2. Materials and Methods

2.1. Apparatus

FT-IR spectra have been collected in Nicolet NEXUS 670 FT-IR spectrophotometer (Nicolet, Madison, WI) equipped with DTGS detector in the region 4000~650 cm−1 with fully computerized data storage. All data are processed with OMNIC E.S.P. 5.1 software, in which the ATR accessory was used. For all spectra reported a 64-scan data accumulation was used at a resolution of 2 cm−1 in transmission mode. Air background FT-IR spectrum is collected before collecting sample's FT-IR spectrum. Samples were collected directly by FT-IR with ATR.

2.2. Materials

The Radix Bupleuri belongs to the dried root of Umbelliferae Angustifolia Bupleurum; the Bupleurum smithii Wolff belongs to the dried root of Umbelliferae black Bupleurum; the Bupleurum smithii Helm belongs to the dried root of Umbelliferae cone leaves Bupleurum. All the samples are provided by Jinhua Food and Drug Institution of Zhejiang Province. There are 160 samples, respectively. All the samples were identified by Dr. Jianhua Chen from Department of Biology, College of Chemistry and Life Science, Zhejiang Normal University, China.

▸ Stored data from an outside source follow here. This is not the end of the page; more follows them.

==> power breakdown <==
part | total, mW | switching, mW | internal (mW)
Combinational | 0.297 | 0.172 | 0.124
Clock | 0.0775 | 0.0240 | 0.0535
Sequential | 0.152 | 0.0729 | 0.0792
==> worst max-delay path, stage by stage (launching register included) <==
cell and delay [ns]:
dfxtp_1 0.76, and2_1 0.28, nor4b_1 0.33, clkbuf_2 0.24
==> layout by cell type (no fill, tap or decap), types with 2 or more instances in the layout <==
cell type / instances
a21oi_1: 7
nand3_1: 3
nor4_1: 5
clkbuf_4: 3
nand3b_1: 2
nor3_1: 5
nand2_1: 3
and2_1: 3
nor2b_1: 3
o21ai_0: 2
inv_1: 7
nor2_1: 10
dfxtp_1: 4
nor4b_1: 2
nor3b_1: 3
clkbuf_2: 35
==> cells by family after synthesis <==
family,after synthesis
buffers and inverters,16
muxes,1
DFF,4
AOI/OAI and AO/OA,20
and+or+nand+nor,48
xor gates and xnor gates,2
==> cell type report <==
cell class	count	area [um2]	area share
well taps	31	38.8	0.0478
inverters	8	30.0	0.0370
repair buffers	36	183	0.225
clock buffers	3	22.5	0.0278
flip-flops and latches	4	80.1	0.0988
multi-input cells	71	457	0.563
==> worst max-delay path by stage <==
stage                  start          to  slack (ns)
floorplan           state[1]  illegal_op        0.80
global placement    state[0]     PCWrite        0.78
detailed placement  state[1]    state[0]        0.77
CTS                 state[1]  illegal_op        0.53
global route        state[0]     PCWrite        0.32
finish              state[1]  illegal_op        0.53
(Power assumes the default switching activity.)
$ cat src/rtl/cmp_result_tracker.sv
// Result tracker for the single-bit comparator stage: saturating per-outcome counters,
// run-length tracking, sticky malformed-result flag and a req/ack snapshot port.
module cmp_result_tracker #(
  parameter int unsigned CNT_W       = 8,
  parameter int unsigned RUN_THR     = 4,
  parameter bit          CLR_ON_SNAP = 1'b0
) (
  input  logic             i_clk,
  input  logic             i_rst_n,
  input  logic             i_in_valid,
  input  logic             i_gt,
  input  logic             i_ls,
  input  logic             i_eq,
  input  logic             i_clr,
  input  logic             i_snap_req,
  input  logic             i_snap_ready,
  output logic [CNT_W-1:0] o_gt_cnt,
  output logic [CNT_W-1:0] o_ls_cnt,
  output logic [CNT_W-1:0] o_eq_cnt,
  output logic             o_snap_valid,
  output logic [CNT_W-1:0] o_run_len,
  output logic             o_run_hit,
  output logic             o_err
);

  typedef enum logic [1:0] {ClsNone, ClsGt, ClsLs, ClsEq} cls_e;
  typedef enum logic {StIdle, StHold} snap_st_e;

  localparam logic [CNT_W-1:0] CntMax = '1;
  localparam logic [CNT_W-1:0] CntOne = CNT_W'(1);
  localparam logic [CNT_W-1:0] RunThr = CNT_W'(RUN_THR);

  function automatic logic [CNT_W-1:0] sat_inc(input logic [CNT_W-1:0] v);
    return (v == CntMax) ? v : v + CntOne;
  endfunction

  logic [CNT_W-1:0] r_gt_live, r_ls_live, r_eq_live;
  logic [CNT_W-1:0] r_gt_snap, r_ls_snap, r_eq_snap;
  logic [CNT_W-1:0] r_run_len;
  cls_e             r_cls;
  logic             r_run_hit;
  logic             r_err;
  snap_st_e         r_state;
  logic             r_snap_valid;

  logic [1:0]       w_flag_cnt;
  logic             w_one_hot;
  logic             w_accept;
  logic             w_malformed;
  logic             w_capture;
  cls_e             w_cls_in;
  cls_e             w_cls_next;
  logic [CNT_W-1:0] w_gt_next, w_ls_next, w_eq_next;
  logic [CNT_W-1:0] w_run_len_next;

  assign w_flag_cnt  = {1'b0, i_gt} + {1'b0, i_ls} + {1'b0, i_eq};
  assign w_one_hot   = (w_flag_cnt == 2'd1);
  // clr wins over a same-cycle sample
  assign w_accept    = i_in_valid & w_one_hot & ~i_clr;
  assign w_malformed = i_in_valid & ~w_one_hot;
  assign w_capture   = (r_state == StIdle) & i_snap_req;

  always_comb begin
    w_cls_in = ClsNone;
    if (i_gt)      w_cls_in = ClsGt;
    else if (i_ls) w_cls_in = ClsLs;
    else if (i_eq) w_cls_in = ClsEq;
  end

  always_comb begin
    w_gt_next = r_gt_live;
    w_ls_next = r_ls_live;
    w_eq_next = r_eq_live;
    if (i_clr) begin
      w_gt_next = '0;
      w_ls_next = '0;
      w_eq_next = '0;
    end else if (w_accept) begin
      unique case (w_cls_in)
        ClsGt:   w_gt_next = sat_inc(r_gt_live);
        ClsLs:   w_ls_next = sat_inc(r_ls_live);
        ClsEq:   w_eq_next = sat_inc(r_eq_live);
        default: ;
      endcase
    end
  end

  always_comb begin
    w_cls_next     = r_cls;
    w_run_len_next = r_run_len;
    if (i_clr) begin
      w_cls_next     = ClsNone;
      w_run_len_next = '0;
    end else if (w_accept) begin
      w_cls_next = w_cls_in;
      if (w_cls_in == r_cls) w_run_len_next = sat_inc(r_run_len);
      else                   w_run_len_next = CntOne;
    end
  end

  // Snapshot capture may zero the live counters; the same-cycle sample lands in the snapshot only.
  always_ff @(posedge i_clk or negedge i_rst_n) begin
    if (!i_rst_n) begin
      r_gt_live <= '0;
      r_ls_live <= '0;
      r_eq_live <= '0;
    end else if (CLR_ON_SNAP && w_capture) begin
      r_gt_live <= '0;
      r_ls_live <= '0;
      r_eq_live <= '0;
    end else begin
      r_gt_live <= w_gt_next;
      r_ls_live <= w_ls_next;
      r_eq_live <= w_eq_next;
    end
  end

  always_ff @(posedge i_clk or negedge i_rst_n) begin
    if (!i_rst_n) begin
      r_gt_snap <= '0;
      r_ls_snap <= '0;
      r_eq_snap <= '0;
    end else if (w_capture) begin
      r_gt_snap <= w_gt_next;
      r_ls_snap <= w_ls_next;
      r_eq_snap <= w_eq_next;
    end
  end

  always_ff @(posedge i_clk or negedge i_rst_n) begin
    if (!i_rst_n) begin
      r_cls     <= ClsNone;
      r_run_len <= '0;
      r_run_hit <= 1'b0;
      r_err     <= 1'b0;
    end else begin
      r_cls     <= w_cls_next;
      r_run_len <= w_run_len_next;
      r_run_hit <= (w_run_len_next >= RunThr);
      r_err     <= i_clr ? 1'b0 : (r_err | w_malformed);
    end
  end

  always_ff @(posedge i_clk or negedge i_rst_n) begin
    if (!i_rst_n) begin
      r_state      <= StIdle;
      r_snap_valid <= 1'b0;
    end else begin
      unique case (r_state)
        StIdle: begin
          if (i_snap_req) begin
            r_state      <= StHold;
            r_snap_valid <= 1'b1;
          end
        end
        StHold: begin
          if (i_snap_ready) begin
            r_state      <= StIdle;
            r_snap_valid <= 1'b0;
          end
        end
        default: begin
          r_state      <= StIdle;
          r_snap_valid <= 1'b0;
        end
      endcase
    end
  end

  assign o_gt_cnt     = r_gt_snap;
  assign o_ls_cnt     = r_ls_snap;
  assign o_eq_cnt     = r_eq_snap;
  assign o_snap_valid = r_snap_valid;
  assign o_run_len    = r_run_len;
  assign o_run_hit    = r_run_hit;
  assign o_err        = r_err;

endmodule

Each sample is first dried in an oven at 60°C for 72 hours. Afterwards, all the samples are grounded into a uniform fine powder on the agate mortar. Weigh 8.0 mg of sample accurately, which is used for testing.

2.3. Spectral Measurements

8.0 mg of predisposed samples was, respectively, placed directly about 3.14 mm2 on the center of the diamond crystal of the ATR accessory for measurement. To ensure good contact with the diamond crystal surface, all powder samples were pressed using a pressure tower to provide the same mechanical pressure on all samples. All obtained spectra were autobaseline corrected. No other sample preparation was required.

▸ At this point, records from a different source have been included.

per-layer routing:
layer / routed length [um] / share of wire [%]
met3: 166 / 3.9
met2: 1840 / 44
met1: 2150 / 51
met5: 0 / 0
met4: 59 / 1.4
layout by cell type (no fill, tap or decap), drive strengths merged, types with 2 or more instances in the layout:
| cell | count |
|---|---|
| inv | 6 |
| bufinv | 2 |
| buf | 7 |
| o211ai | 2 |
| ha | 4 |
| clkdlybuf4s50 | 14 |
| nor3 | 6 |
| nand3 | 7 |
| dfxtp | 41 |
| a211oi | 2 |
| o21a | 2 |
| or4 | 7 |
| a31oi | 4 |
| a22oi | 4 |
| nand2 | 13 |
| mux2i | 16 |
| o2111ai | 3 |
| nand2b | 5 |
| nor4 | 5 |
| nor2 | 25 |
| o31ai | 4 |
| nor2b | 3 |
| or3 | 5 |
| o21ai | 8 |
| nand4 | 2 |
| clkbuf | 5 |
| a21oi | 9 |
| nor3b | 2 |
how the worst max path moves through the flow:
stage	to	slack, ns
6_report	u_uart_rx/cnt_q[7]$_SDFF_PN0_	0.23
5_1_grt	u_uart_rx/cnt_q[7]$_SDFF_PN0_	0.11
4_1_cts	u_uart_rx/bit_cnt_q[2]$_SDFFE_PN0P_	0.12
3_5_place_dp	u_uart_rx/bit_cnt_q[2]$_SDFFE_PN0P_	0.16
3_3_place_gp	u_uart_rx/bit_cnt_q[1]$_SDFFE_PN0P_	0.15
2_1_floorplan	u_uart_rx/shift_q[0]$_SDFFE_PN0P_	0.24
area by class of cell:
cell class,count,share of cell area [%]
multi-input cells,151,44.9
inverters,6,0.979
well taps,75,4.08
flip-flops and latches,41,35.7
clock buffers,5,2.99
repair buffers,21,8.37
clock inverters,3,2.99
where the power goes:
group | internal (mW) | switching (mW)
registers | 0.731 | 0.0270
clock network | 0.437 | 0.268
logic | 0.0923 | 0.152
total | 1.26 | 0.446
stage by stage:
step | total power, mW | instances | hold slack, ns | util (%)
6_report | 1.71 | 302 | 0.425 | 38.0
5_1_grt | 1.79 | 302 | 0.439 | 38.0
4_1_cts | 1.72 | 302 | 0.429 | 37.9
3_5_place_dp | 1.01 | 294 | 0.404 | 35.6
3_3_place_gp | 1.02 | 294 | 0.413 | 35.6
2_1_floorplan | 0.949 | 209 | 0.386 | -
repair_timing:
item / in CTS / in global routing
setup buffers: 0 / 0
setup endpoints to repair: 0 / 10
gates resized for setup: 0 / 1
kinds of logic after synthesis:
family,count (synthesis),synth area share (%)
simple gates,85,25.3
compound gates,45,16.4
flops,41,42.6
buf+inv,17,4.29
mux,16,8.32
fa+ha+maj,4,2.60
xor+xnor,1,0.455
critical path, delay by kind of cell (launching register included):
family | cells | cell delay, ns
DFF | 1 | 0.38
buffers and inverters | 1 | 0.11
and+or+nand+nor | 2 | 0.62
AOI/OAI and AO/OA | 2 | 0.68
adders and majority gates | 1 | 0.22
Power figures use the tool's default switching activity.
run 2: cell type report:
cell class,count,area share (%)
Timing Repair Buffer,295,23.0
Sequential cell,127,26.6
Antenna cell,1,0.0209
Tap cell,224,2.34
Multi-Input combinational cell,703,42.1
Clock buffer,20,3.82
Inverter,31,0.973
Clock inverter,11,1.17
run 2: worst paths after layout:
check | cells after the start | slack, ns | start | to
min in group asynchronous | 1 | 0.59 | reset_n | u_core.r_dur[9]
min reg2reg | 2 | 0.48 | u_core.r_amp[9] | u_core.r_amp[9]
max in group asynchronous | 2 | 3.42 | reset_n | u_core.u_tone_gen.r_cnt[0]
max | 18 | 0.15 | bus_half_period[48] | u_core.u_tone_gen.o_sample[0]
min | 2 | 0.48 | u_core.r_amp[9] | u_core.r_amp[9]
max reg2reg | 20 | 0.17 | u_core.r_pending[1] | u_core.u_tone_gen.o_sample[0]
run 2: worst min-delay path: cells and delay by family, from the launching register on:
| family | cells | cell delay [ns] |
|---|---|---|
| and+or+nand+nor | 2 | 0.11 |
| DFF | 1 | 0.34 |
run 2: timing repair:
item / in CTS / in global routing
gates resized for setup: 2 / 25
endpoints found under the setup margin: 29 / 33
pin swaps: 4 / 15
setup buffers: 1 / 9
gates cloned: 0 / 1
===== src/rtl/bnnseq_pkg.sv =====
// Shared types and sizing helpers for the bnnseq sample scheduler.
// Optional clamp feature: BNNSEQ_SCHED_CLAMP_EN (see bnnseq_sample_scheduler).
package bnnseq_pkg;

    typedef enum logic [1:0] {
        ST_IDLE = 2'd0,
        ST_LOAD = 2'd1,
        ST_RUN  = 2'd2,
        ST_HOLD = 2'd3
    } state_e;

    function automatic int run_cycles(int feat_cnt, int hidden_cnt);
        return feat_cnt + hidden_cnt;
    endfunction

    function automatic int cw(int class_cnt);
        return (class_cnt > 1) ? $clog2(class_cnt) : 1;
    endfunction

endpackage


===== src/rtl/bnnseq_out_slot.sv =====
// Single-entry valid/ready result register; a load on a draining edge
// replaces the old entry with no bubble.
module bnnseq_out_slot #(
    parameter int W = 2
) (
    input  logic         clk,
    input  logic         rst,
    input  logic         load_i,
    input  logic [W-1:0] data_i,
    input  logic         ready_i,
    output logic         valid_o,
    output logic [W-1:0] data_o,
    output logic         free_o
);

    logic         valid_q, valid_d;
    logic [W-1:0] data_q, data_d;

    assign free_o  = ~valid_q | ready_i;
    assign valid_o = valid_q;
    assign data_o  = data_q;

    always_comb begin
        valid_d = load_i | (valid_q & ~ready_i);
        data_d  = load_i ? data_i : data_q;
    end

    always_ff @(posedge clk) begin
        if (rst) begin
            valid_q <= 1'b0;
            data_q  <= '0;
        end else begin
            valid_q <= valid_d;
            data_q  <= data_d;
        end
    end

endmodule


===== src/rtl/bnnseq_sample_scheduler.sv =====
// Drives one bit-serial bnnseq evaluation per accepted sample.
// Define BNNSEQ_SCHED_CLAMP_EN to clamp out-of-range classes and add class_err.
module bnnseq_sample_scheduler
    import bnnseq_pkg::*;
#(
    parameter int FEAT_CNT   = 19,
    parameter int HIDDEN_CNT = 40,
    parameter int FEAT_BITS  = 4,
    parameter int CLASS_CNT  = 3,
    localparam int CW        = cw(CLASS_CNT),
    localparam int FW        = FEAT_BITS * FEAT_CNT
) (
    input  logic          clk,
    input  logic          rst,
    input  logic          in_valid,
    output logic          in_ready,
    input  logic [FW-1:0] in_features,
    output logic [FW-1:0] core_features,
    output logic          core_rst,
    input  logic [CW-1:0] core_prediction,
    output logic          out_valid,
    input  logic          out_ready,
    output logic [CW-1:0] out_class,
`ifdef BNNSEQ_SCHED_CLAMP_EN
    output logic          class_err,
`endif
    output logic          busy
);

    localparam int RUN  = run_cycles(FEAT_CNT, HIDDEN_CNT);
    localparam int CNTW = $clog2(RUN);

    state_e          state_q, state_d;
    logic [CNTW-1:0] cnt_q, cnt_d;
    logic [FW-1:0]   feat_q, feat_d;
    logic [CW-1:0]   res_q, res_d;
    logic [CW-1:0]   cap;
    logic [CW-1:0]   slot_data;
    logic            slot_load;
    logic            slot_free;
    logic            last;

    assign last = (cnt_q == CNTW'(RUN - 1));

`ifdef BNNSEQ_SCHED_CLAMP_EN
    logic over;
    logic err_q, err_d;

    assign over      = (core_prediction > CW'(CLASS_CNT - 1));
    assign cap       = over ? CW'(CLASS_CNT - 1) : core_prediction;
    assign err_d     = err_q | ((state_q == ST_RUN) & last & over);
    assign class_err = err_q;

    always_ff @(posedge clk) begin
        if (rst) err_q <= 1'b0;
        else     err_q <= err_d;
    end
`else
    assign cap = core_prediction;
`endif

    always_comb begin
        state_d   = state_q;
        cnt_d     = cnt_q;
        feat_d    = feat_q;
        res_d     = res_q;
        slot_load = 1'b0;
        slot_data = res_q;
        unique case (state_q)
            ST_IDLE: begin
                if (in_valid) begin
                    feat_d  = in_features;
                    state_d = ST_LOAD;
                end
            end
            ST_LOAD: begin
                cnt_d   = '0;
                state_d = ST_RUN;
            end
            ST_RUN: begin
                cnt_d = cnt_q + CNTW'(1);
                if (last) begin
                    res_d = cap;
                    if (slot_free) begin
                        slot_load = 1'b1;
                        slot_data = cap;
                        state_d   = ST_IDLE;
                    end else begin
                        state_d = ST_HOLD;
                    end
                end
            end
            ST_HOLD: begin
                if (slot_free) begin
                    slot_load = 1'b1;
                    state_d   = ST_IDLE;
                end
            end
            default: state_d = ST_IDLE;
        endcase
    end

    always_ff @(posedge clk) begin
        if (rst) begin
            state_q <= ST_IDLE;
            cnt_q   <= '0;
            feat_q  <= '0;
            res_q   <= '0;
        end else begin
            state_q <= state_d;
            cnt_q   <= cnt_d;
            feat_q  <= feat_d;
            res_q   <= res_d;
        end
    end

    bnnseq_out_slot #(
        .W (CW)
    ) u_slot (
        .clk     (clk),
        .rst     (rst),
        .load_i  (slot_load),
        .data_i  (slot_data),
        .ready_i (out_ready),
        .valid_o (out_valid),
        .data_o  (out_class),
        .free_o  (slot_free)
    );

    assign in_ready      = (state_q == ST_IDLE);
    assign busy          = (state_q != ST_IDLE);
    assign core_rst      = rst | (state_q == ST_LOAD);
    assign core_features = feat_q;

endmodule


===== config.mk =====
export PLATFORM = sky130hd
export DESIGN_NAME = bnnseq_sample_scheduler
export DESIGN_NICKNAME = d
export VERILOG_FILES = /design/src/rtl/bnnseq_pkg.sv /design/src/rtl/bnnseq_out_slot.sv /design/src/rtl/bnnseq_sample_scheduler.sv
export SDC_FILE = /design/constraint.sdc
export NUM_CORES = 1
export LEC_CHECK = 0
export BUFFER_PORTS_ARGS = -buffer_cell sky130_fd_sc_hd__buf_2
export CAP_MARGIN = 20
export CORE_UTILIZATION = 25
export DETAILED_ROUTE_END_ITERATION = 6
export GPL_TIMING_DRIVEN = 0
export HOLD_SLACK_MARGIN = 0.06
export PLACE_DENSITY = 0.47
export SLEW_MARGIN = 20
export SYNTH_ARGS = -nofsm -noshare
export SYNTH_HDL_FRONTEND = slang
export SYNTH_SLANG_ARGS = --single-unit

===== constraint.sdc =====
create_clock -name clk -period 3.5 [get_ports clk]
set_clock_uncertainty 0.15 [all_clocks]
set_input_delay 0.35 -clock clk [delete_from_list [all_inputs] [get_ports clk]]
set_output_delay 0.35 -clock clk [all_outputs]
set_load 0.01 [all_outputs]

==> metrics <==
outcome finished, final reports clean; WL per Instance about 12 µm; Hold Buf Count CTS 0; worst-skew pair later-pin latency 340 ps; Post-Route WL 9190 µm; DIE WIDTH 117 µm; RSZ-0062 raised after global routing false; fmax between 0.4 and 0.5 GHz; Synth area leader dfxtp_1; number of global-route vias before repair ~3000; First-pass DRT Iterations 4; via count roughly 3200; H-tree levels 3; share of layout cells above drive strength 1 31.6%; Critical Path Start Type register; Worst setup EP type register; Clock Power Share about a third; Switching Fraction between 30% and 40%; distinct cell type count after synthesis 32; dominant synthesized flop cell dfxtp_1; worst hold slack roughly 95 ps; Post-synth EDFFs 0; Non-Filler Instances ~760; Worst Hold Path EP core_features[4]; Synth Instances 408; CTS Buf Count 9; Peak VDD IR approximately 0.18 mV; Rel. slew slack 59.2%; Total Routing Usage GR 13.6%; Initial DRC Count 128; critical path fanouts, max 10; grt ovf 0; worst-case clock buffer depth 2; count leader, synth nand2_1; NetSw ~0.89 mW; vias per cell about 4.2; worst hold start in_features[4]; final setup fails 0; std cell rows 41; sequential-to-total area share from yosys stat a little over half; Post-CTS Resized 0; Fin. Hold Viols 0; Tcrit/Tclk final around 66%; Worst R2R Start state_q[0]; Area contributors post-synth dfxtp_1, nand2_1, a21oi_1; clock period minus worst slack around 2300 ps; Slew Limit Fails 0; Hold Crit Depth 3; Setup Total Neg Slack 0 ps; net count after synthesis a little under 500; core area 12700 µm²; # placed instances 742; Yosys warning count 0; post-CTS setup buffer count 0; CP startpoint state_q[0]; first-pass GRT wire length roughly 14000 µm; Die Ht around 120 µm; CP Class reg -> reg; CTS tree yes; PD cells 614 nW/µm²; Worst Tran Pin Value around 610 ps; Clock transition at path regs about 60 ps; PnR worst setup slack between 1000 and 1500 ps; post-layout net count around 670; Clock Sinks just under 90; CP required ~3600 ps; Seq cells post-synth roughly 90; I/O Buffers about 160; worst slack, placed between 1000 and 1500 ps; largest net degree at the start of global routing 14; hpwl dp roughly 6800 µm; GPL Wtd Cong between 0.7 and 0.8; num ports 164; Combinational Power Share about a quarter; Layout area overhead 39.7%; n_diodes 0; Critical R2R Capture core_features[15]; Reg power frac a little over two fifths; Core Util, Final 36.0%; number of antenna violations at the first check in global routing 0; Pint 1.93 mW; average size of a mapped cell 8.04 µm²; commonest cells in the netlist nand2_1, dfxtp_1, a21oi_1, clkbuf_1; Cell Area, Synth roughly 3300 µm²; Synth top area share a little over half; Worst Hold Class in -> reg; Die Area about 14000 µm²; number of remaining DRC errors 0; Antenna Violating Nets Remaining 0; initial core utilization roughly 26%; max-cap violations 0; Worst R2R Path Depth 7; Leakage Power 2.08 nW; Worst EP arrival 2420 ps; root buffer cell clkbuf_16; ys async rst share 0%; setup slack, reg-to-reg ~1200 ps
cell type report:
class,instances,area [µm²]
Fill cell,1433,8140
Buffer,27,105
Sequential cell,89,1780
Tap cell,172,215
Timing Repair Buffer,162,811
Inverter,7,26.3
Clock inverter,3,15.0
Clock buffer,13,260
Multi-Input combinational cell,285,1370
power groups by stage:
stage                     combinational, mW  sequential (mW)  clock [mW]
after floorplan                       0.367             1.28           0
after global placement                0.713             1.22           0
after detailed placement              0.722             1.23           0
after CTS                             0.723             1.21       0.939
after global routing                  0.803             1.22       0.982
final                                 0.707             1.20       0.902
critical path, cell delays in order (launching register included):
cell and delay (ps):
dfxtp_1 400, inv_1 100, ha_1 290, nand2_1 200, clkbuf_1 400, clkbuf_1 430
nand2_1 100, a21oi_1 160
sequential cells by signal (all words and copies together) (netlist names):
| register | cells |
|---|---|
| res_q | 2 |
| cnt_q | 6 |
| core_features | 76 |
| state_q | 2 |
| u_slot.data_o | 2 |
| u_slot.valid_o | 1 |
metal layers:
metal | GRT usage (%) | routed length (µm) | vias up
met5 | 0 | 0 | -
met4 | 7.59 | 233 | 0
met3 | 4.31 | 717 | 17
met2 | 21.3 | 3970 | 109
met1 | 16.5 | 4270 | 1425
li1 | - | - | 1668
layout by cell type, fill, tap and decap left out, drive strengths merged, types with 2 or more instances in the layout:
master  instances
xor2            3
clkbuf         34
ha              6
clkinv          3
o21ai           3
buf           168
nand3           2
a21oi          81
dfxtp          89
nand2         156
inv             7
nor2            6
nand4           2
nor3            2
a221oi          2
mux2i           4
nand2b          6
how the worst max path moves through the flow:
stage / to / slack (ps) / cells after the start
after floorplan: core_features[40] / 1690 / 8
after global placement: core_features[8] / 1230 / 7
after detailed placement: core_features[9] / 1190 / 7
after CTS: core_features[15] / 1150 / 7
after global routing: core_features[9] / 920 / 7
final: core_features[15] / 1200 / 7
kinds of logic (layout without fill, tap and decap cells):
logic type | count (synthesis) | count (layout) | share of synthesized area, %
DFF | 89 | 89 | 54.3
xor gates and xnor gates | 3 | 3 | 0.801
buffers and inverters | 34 | 212 | 4.01
and+or+nand+nor | 181 | 181 | 22.5
adders and majority gates | 6 | 6 | 2.29
AOI/OAI and AO/OA | 91 | 91 | 14.8
muxes | 4 | 4 | 1.22
per-stage QoR:
| step | total power [mW] | area [µm²] |
|---|---|---|
| final | 2.81 | 4580 |
| after global routing | 3.01 | 4580 |
| after CTS | 2.87 | 4580 |
| after detailed placement | 1.95 | 4310 |
| after global placement | 1.94 | 4310 |
| after floorplan | 1.65 | 3280 |
Note: power is estimated with default switching activity, not from simulation.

The FT-IR spectrum background was recorded before collecting the sample's FT-IR spectrum. Reference spectra were recorded using a blank diamond-ATR. Single beam spectra were obtained for all the samples and the ratio of the spectra against the background spectra of air was used to present the spectra in absorbance units. After each experiment the diamond-ATR was thoroughly washed with absolute ethyl alcohol and dried with nitrogen, and its spectra were examined to ensure that no residue from the previous experiment was retained on the diamond surface. All of the tissue samples dried with absorbent cotton and further dried with nitrogen. Each species of all samples were measured three times and the averaged spectrum was used for further analysis.

2.4. Data Analysis

The FT-IR of all the samples was obtained by measuring. According to the absorbance value characteristic of absorption peak, we can make the Fourier self-deconvolution (FSD) analysis to the data. NEXUS E.S.P. 5.2 software was used for this analysis. The absorption values from different wave bands based on the characters of the absorption value were obtained by copying data method (export the FT-IR data as coordinate value, then copy the data). MatLab 6.5 software was used for discrete wavelet transformation analysis. Daubechies wavelet which possesses better exploration ability for signal singularity acted as analysis wavelet and some scale one-dimension discrete wavelets from different samples were transformed. 5 layers of the samples character variable were picked up by selecting a decomposition scale whose difference degree was the most obvious. Through a comparative analysis, two layers (3 and 4) were selected to extract eigenvector. The selected character variables were used for PNN training and verification.

3. Results and Discussion

3.1. FT-IR Analysis

Figure 1 shows the typical FT-IR spectra of the Radix Bupleuri, the root of the Bupleurum smithii Wolff, and the root of the Bupleurum bicaule Helm.

Figure 1

FT-IR spectra of the Radix Bupleuri and its unofficial varieties. a. Radix Bupleuri; b. root of the Bupleurum smithii Wolff; c. root of the Bupleurum bicaule Helm.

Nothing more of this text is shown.